▶ **INSTRUCTIONS TO FOLLOW**
A line below contains "other | 0 | 1 | 0", and a later one contains "(Power assumes the". Repeat both, with every line between them, exactly.

SUPPLIED MATERIAL START

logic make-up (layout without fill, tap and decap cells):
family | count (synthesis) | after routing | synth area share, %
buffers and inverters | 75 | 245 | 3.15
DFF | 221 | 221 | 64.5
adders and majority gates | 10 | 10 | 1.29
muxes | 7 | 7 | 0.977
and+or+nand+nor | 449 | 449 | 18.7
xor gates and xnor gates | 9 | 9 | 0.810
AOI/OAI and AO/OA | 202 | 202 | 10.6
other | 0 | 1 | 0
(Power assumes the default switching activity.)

SUPPLIED MATERIAL END
SUPPLIED MATERIAL START

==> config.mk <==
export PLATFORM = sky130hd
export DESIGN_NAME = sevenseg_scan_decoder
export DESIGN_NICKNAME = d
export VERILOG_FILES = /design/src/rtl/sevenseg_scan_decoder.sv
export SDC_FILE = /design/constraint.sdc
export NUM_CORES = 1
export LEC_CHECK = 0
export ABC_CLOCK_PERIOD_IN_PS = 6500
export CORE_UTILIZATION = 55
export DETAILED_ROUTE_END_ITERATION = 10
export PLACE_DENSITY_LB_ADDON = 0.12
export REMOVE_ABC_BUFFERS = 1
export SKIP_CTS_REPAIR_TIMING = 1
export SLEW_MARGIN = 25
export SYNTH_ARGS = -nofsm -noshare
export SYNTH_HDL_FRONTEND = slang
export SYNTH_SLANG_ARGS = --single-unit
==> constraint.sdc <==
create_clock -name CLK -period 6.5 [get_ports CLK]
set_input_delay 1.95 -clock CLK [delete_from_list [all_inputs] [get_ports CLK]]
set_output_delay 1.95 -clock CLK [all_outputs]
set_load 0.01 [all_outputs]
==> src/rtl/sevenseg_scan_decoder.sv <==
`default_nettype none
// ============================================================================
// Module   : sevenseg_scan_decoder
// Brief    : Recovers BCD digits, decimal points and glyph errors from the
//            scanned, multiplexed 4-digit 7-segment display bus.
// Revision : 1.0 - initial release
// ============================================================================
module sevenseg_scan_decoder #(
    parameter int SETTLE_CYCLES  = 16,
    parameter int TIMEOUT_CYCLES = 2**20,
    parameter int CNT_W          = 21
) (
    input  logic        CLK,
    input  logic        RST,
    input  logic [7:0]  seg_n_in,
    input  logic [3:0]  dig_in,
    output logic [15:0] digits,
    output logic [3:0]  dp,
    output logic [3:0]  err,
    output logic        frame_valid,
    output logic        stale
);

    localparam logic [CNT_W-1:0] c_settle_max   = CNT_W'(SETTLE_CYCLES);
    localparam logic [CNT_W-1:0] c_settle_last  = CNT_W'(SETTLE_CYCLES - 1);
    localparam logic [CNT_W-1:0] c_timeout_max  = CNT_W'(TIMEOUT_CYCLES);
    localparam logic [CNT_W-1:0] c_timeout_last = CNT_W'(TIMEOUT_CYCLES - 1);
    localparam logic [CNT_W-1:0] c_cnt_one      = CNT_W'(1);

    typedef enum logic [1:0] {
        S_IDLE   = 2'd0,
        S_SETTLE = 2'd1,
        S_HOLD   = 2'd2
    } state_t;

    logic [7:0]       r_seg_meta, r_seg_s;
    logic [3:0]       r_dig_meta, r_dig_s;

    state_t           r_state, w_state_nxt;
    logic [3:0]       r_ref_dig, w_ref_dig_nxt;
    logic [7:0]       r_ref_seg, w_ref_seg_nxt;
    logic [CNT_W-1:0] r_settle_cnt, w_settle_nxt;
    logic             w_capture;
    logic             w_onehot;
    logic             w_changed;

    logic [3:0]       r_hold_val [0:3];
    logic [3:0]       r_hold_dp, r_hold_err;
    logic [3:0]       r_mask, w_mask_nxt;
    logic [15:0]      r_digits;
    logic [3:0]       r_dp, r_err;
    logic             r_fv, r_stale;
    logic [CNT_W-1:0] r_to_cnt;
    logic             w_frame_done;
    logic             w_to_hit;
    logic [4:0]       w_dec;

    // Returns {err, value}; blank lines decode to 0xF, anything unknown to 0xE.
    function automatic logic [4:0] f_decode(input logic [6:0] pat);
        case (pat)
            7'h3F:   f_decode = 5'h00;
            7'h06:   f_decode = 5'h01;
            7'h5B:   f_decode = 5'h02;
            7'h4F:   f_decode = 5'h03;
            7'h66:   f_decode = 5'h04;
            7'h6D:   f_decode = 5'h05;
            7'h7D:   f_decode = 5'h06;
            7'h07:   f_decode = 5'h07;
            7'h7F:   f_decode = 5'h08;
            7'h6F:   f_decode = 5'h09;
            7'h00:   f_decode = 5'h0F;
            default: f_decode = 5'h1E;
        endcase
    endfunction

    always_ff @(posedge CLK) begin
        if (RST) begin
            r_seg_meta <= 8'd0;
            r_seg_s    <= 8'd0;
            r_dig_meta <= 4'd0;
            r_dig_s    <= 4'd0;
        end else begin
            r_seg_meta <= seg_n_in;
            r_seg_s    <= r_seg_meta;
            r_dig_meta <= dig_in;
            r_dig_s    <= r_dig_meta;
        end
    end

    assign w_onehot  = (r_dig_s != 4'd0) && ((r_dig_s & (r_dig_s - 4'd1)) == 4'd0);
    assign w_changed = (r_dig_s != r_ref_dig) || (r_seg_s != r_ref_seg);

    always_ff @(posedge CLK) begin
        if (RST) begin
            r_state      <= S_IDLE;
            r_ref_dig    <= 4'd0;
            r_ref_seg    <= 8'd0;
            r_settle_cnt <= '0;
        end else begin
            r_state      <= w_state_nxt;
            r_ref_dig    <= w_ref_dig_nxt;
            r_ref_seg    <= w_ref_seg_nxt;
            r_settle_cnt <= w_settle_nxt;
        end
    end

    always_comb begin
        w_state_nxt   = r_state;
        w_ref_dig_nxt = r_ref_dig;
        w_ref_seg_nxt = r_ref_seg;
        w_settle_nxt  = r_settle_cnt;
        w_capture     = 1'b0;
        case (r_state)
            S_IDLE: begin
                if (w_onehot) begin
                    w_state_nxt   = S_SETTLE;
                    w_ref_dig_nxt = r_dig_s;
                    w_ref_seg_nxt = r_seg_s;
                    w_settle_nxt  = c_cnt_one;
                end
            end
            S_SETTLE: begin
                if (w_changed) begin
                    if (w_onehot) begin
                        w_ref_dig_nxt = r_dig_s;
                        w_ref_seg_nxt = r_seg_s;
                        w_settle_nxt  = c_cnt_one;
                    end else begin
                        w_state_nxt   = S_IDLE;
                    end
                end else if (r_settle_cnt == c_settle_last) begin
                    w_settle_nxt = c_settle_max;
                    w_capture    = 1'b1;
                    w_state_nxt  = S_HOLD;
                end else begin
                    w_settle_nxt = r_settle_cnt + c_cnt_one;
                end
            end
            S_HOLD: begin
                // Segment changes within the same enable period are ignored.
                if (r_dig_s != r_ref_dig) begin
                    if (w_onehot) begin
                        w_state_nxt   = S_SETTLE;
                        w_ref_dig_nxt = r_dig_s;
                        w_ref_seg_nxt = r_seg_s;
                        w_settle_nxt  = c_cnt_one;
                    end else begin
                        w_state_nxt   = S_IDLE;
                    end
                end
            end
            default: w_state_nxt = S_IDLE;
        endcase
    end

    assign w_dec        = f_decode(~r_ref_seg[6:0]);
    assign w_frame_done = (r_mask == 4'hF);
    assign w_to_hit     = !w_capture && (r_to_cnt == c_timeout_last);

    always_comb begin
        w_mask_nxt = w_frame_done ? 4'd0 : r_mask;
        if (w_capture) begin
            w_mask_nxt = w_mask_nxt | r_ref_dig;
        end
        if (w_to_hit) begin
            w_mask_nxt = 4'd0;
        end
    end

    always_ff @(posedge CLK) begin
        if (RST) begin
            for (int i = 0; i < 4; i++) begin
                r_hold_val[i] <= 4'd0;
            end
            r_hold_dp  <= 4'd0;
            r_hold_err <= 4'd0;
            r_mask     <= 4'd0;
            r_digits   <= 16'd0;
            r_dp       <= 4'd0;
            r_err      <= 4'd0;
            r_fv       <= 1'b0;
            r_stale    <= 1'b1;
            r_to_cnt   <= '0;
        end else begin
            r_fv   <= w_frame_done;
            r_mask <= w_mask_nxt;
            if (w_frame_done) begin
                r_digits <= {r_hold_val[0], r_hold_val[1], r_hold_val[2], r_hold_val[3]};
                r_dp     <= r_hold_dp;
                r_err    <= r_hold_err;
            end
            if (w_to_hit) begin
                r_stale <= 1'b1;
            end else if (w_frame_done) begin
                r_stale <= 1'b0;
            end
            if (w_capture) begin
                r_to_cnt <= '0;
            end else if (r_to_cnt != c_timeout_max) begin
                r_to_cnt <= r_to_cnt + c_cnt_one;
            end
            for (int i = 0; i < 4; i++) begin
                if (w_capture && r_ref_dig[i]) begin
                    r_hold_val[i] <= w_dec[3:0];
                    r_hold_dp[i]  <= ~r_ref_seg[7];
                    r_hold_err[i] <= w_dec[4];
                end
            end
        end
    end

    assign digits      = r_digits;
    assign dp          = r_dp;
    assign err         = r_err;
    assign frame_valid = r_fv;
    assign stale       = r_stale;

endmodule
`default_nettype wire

SUPPLIED MATERIAL END
SUPPLIED MATERIAL START

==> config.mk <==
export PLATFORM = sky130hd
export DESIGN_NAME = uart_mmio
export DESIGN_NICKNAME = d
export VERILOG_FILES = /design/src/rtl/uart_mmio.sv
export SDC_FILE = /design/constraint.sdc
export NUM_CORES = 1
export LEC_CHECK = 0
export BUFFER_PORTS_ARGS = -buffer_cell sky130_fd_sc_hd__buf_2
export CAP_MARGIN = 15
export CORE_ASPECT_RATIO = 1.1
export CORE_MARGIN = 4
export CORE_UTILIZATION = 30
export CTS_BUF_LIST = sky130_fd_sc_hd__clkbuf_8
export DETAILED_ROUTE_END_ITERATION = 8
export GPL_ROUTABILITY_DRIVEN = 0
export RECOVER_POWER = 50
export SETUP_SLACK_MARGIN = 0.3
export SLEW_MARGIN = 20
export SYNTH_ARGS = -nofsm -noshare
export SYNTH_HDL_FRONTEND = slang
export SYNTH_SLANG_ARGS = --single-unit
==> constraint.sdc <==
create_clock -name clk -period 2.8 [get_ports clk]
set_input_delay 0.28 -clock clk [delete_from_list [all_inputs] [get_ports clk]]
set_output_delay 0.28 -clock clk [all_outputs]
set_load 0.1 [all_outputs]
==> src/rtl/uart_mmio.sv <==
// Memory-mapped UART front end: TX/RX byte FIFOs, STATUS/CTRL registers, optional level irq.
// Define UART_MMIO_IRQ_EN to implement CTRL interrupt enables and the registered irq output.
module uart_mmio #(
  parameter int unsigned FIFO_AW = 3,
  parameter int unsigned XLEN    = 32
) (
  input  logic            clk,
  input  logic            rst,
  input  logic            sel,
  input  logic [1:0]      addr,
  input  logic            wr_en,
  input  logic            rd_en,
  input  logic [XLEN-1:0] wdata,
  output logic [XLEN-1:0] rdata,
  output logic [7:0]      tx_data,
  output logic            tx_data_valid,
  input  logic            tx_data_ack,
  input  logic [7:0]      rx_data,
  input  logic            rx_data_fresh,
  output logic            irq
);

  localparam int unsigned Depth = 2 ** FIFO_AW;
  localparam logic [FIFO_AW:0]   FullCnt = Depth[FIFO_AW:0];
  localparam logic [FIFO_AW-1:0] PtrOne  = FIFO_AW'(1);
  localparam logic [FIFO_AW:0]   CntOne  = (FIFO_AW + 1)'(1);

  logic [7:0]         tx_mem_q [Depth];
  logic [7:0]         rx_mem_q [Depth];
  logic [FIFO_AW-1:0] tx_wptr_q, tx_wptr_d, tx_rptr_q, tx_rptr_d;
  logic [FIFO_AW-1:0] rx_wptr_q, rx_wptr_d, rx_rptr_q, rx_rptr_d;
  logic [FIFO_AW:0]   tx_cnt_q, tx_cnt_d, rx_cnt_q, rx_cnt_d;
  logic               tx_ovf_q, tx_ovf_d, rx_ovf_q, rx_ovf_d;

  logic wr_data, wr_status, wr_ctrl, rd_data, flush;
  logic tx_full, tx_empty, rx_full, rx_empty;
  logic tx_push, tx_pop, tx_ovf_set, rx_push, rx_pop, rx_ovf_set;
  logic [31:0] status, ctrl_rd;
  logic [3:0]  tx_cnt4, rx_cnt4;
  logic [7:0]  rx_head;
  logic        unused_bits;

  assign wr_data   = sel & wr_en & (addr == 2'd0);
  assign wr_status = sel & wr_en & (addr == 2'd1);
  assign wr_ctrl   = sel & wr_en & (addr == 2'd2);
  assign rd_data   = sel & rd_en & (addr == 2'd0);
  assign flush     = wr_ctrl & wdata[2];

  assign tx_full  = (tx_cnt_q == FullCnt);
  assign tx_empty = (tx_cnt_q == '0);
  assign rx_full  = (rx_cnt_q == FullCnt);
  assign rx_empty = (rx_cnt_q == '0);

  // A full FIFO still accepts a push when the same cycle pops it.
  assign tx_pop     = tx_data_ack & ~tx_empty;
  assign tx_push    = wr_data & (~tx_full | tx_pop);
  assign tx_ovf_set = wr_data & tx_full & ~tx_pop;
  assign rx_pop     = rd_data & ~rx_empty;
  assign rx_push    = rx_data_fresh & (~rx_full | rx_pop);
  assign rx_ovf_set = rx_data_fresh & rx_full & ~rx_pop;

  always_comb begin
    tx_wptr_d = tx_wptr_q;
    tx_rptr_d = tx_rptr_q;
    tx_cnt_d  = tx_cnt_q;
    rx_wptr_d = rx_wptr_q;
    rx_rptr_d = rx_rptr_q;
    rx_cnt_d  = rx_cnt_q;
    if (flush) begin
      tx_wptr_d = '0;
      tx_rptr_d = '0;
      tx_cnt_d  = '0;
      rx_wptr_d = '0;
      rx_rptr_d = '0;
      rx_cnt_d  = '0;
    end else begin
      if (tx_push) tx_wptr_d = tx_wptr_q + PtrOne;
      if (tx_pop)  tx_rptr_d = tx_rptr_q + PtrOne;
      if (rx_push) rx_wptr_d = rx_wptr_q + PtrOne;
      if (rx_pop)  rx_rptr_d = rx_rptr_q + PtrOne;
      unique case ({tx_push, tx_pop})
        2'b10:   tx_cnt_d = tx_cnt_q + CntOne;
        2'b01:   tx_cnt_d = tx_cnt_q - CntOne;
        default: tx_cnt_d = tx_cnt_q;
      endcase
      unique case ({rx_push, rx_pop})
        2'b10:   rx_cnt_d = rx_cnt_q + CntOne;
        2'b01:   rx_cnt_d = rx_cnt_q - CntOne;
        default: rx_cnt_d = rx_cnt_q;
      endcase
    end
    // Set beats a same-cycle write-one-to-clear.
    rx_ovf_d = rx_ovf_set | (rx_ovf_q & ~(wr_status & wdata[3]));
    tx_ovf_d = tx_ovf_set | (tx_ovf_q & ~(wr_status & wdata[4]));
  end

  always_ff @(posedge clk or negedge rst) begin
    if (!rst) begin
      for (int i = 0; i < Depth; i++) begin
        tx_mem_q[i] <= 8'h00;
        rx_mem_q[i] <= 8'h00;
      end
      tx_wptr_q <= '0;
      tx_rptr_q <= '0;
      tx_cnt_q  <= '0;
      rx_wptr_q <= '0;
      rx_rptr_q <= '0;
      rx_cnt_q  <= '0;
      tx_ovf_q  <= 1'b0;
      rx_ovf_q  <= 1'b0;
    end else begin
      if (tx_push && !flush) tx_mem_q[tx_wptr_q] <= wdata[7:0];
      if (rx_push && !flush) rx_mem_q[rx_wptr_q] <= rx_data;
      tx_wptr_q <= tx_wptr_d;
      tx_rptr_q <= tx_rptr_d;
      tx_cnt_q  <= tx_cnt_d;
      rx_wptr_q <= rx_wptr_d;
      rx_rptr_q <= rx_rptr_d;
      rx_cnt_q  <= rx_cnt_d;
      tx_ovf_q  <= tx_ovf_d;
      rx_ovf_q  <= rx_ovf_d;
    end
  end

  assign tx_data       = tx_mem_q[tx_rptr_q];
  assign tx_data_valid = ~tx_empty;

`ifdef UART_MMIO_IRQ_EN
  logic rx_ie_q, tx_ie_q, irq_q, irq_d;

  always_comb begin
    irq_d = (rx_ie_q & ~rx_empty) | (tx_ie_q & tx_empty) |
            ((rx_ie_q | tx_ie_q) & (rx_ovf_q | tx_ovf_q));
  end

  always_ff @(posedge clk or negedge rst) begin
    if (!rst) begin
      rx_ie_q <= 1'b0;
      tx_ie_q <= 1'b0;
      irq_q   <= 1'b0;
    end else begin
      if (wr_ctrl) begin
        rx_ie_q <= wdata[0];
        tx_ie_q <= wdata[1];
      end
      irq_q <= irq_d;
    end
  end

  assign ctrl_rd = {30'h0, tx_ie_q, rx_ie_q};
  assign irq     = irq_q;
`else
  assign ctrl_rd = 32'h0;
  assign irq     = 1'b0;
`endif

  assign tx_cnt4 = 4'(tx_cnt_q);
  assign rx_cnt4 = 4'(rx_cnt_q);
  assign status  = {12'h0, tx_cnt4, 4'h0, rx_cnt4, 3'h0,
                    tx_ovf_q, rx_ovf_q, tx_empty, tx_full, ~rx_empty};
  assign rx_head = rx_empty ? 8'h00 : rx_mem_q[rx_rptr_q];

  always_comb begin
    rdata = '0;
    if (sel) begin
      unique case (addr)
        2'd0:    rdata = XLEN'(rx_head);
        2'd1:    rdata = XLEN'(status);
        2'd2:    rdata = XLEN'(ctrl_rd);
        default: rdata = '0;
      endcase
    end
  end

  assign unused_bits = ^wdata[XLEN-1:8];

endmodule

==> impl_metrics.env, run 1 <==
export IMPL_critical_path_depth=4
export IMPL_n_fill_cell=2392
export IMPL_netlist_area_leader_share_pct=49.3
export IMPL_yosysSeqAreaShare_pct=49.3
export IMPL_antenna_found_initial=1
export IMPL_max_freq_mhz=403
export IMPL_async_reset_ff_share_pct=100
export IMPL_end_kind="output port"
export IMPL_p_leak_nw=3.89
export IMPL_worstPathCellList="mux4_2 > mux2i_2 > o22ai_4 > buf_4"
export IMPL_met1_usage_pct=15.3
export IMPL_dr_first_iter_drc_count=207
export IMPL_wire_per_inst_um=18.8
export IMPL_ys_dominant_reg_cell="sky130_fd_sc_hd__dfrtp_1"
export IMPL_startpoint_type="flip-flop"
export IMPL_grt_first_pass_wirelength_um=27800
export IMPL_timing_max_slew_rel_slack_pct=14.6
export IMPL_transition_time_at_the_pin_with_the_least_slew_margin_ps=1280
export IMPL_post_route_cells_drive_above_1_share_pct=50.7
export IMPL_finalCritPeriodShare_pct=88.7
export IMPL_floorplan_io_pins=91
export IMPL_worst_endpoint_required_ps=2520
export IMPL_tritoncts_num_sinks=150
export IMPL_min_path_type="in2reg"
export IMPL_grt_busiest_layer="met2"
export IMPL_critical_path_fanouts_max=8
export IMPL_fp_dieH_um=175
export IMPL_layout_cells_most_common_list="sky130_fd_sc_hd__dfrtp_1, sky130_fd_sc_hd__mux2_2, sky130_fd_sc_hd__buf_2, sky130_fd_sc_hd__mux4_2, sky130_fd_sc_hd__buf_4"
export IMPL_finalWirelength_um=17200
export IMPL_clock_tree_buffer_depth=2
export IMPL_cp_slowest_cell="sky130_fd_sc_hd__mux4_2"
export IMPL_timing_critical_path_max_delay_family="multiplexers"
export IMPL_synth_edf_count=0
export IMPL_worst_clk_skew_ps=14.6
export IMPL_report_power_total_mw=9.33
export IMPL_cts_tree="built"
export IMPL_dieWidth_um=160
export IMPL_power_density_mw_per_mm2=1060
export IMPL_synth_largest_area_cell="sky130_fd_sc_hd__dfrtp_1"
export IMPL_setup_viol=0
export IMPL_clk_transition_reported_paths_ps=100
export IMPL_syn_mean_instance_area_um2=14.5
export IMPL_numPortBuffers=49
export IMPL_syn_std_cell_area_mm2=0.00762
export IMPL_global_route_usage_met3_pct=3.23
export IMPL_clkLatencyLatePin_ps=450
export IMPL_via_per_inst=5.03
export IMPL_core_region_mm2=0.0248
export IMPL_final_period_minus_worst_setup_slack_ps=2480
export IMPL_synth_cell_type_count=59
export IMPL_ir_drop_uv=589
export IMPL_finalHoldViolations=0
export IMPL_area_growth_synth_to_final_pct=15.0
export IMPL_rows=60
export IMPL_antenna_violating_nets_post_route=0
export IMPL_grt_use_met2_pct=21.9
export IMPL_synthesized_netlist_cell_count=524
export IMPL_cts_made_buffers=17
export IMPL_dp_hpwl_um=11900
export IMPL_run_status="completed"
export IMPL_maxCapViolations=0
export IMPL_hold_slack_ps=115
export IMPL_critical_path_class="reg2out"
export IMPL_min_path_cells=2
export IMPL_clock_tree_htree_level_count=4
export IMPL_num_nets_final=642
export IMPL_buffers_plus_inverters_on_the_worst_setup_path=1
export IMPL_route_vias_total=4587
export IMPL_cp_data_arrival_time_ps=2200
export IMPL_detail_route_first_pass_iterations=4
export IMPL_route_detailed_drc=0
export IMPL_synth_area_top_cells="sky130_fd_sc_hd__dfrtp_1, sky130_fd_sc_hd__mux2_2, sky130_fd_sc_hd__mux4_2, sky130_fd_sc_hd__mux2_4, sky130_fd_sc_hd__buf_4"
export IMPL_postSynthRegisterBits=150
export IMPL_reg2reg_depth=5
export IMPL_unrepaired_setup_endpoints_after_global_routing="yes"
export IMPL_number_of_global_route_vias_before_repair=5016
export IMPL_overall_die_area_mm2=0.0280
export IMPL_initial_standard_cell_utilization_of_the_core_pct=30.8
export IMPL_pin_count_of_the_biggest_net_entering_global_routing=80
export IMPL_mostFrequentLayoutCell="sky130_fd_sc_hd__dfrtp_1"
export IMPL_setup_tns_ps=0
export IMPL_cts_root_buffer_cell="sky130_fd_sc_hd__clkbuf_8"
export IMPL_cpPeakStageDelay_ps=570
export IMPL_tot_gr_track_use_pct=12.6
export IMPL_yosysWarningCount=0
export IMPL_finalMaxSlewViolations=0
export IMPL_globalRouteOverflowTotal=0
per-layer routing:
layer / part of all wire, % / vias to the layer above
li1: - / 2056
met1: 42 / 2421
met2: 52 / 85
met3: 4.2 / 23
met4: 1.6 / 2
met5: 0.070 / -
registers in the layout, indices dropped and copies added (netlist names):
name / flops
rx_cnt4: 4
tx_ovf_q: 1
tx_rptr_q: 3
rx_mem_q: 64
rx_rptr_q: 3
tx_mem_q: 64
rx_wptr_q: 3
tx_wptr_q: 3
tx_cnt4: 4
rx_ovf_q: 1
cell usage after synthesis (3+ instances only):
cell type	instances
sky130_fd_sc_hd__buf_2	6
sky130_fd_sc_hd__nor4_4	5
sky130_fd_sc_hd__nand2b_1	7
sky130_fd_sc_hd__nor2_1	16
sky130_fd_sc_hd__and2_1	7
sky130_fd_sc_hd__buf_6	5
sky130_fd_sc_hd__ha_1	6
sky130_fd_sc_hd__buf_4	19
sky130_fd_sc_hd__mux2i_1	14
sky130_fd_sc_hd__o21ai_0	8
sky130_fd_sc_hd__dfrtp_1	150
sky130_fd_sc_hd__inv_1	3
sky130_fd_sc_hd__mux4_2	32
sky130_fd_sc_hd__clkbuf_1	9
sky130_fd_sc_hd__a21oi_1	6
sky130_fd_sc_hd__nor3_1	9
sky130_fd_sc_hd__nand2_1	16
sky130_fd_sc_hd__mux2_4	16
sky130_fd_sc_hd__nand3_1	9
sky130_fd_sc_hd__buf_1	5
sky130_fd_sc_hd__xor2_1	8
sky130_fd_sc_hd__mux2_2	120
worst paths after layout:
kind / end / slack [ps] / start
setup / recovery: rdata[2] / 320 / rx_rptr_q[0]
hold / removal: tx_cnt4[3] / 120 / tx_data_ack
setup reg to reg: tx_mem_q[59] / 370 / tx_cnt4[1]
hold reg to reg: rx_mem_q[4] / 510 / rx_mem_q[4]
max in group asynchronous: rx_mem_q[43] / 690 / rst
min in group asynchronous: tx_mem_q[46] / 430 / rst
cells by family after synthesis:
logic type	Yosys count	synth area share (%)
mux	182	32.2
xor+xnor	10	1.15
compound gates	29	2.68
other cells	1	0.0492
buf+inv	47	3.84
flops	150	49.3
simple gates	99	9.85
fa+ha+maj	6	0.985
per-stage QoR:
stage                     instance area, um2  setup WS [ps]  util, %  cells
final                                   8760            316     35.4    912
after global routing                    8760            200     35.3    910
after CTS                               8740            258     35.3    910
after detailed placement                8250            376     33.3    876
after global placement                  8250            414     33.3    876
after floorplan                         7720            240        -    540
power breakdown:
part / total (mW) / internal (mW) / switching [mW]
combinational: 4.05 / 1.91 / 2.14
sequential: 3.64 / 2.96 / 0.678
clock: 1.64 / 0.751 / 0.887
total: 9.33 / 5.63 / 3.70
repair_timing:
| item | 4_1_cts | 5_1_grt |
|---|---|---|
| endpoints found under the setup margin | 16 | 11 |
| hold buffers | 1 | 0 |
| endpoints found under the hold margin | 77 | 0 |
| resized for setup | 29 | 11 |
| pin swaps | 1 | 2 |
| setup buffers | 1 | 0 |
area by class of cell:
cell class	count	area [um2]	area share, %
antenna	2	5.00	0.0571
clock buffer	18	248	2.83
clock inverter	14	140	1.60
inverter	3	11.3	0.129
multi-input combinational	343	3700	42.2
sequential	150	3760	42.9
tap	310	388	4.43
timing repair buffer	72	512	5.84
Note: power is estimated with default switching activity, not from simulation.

SUPPLIED MATERIAL END

▶ **COMPLETED TASK**
other | 0 | 1 | 0
(Power assumes the default switching activity.)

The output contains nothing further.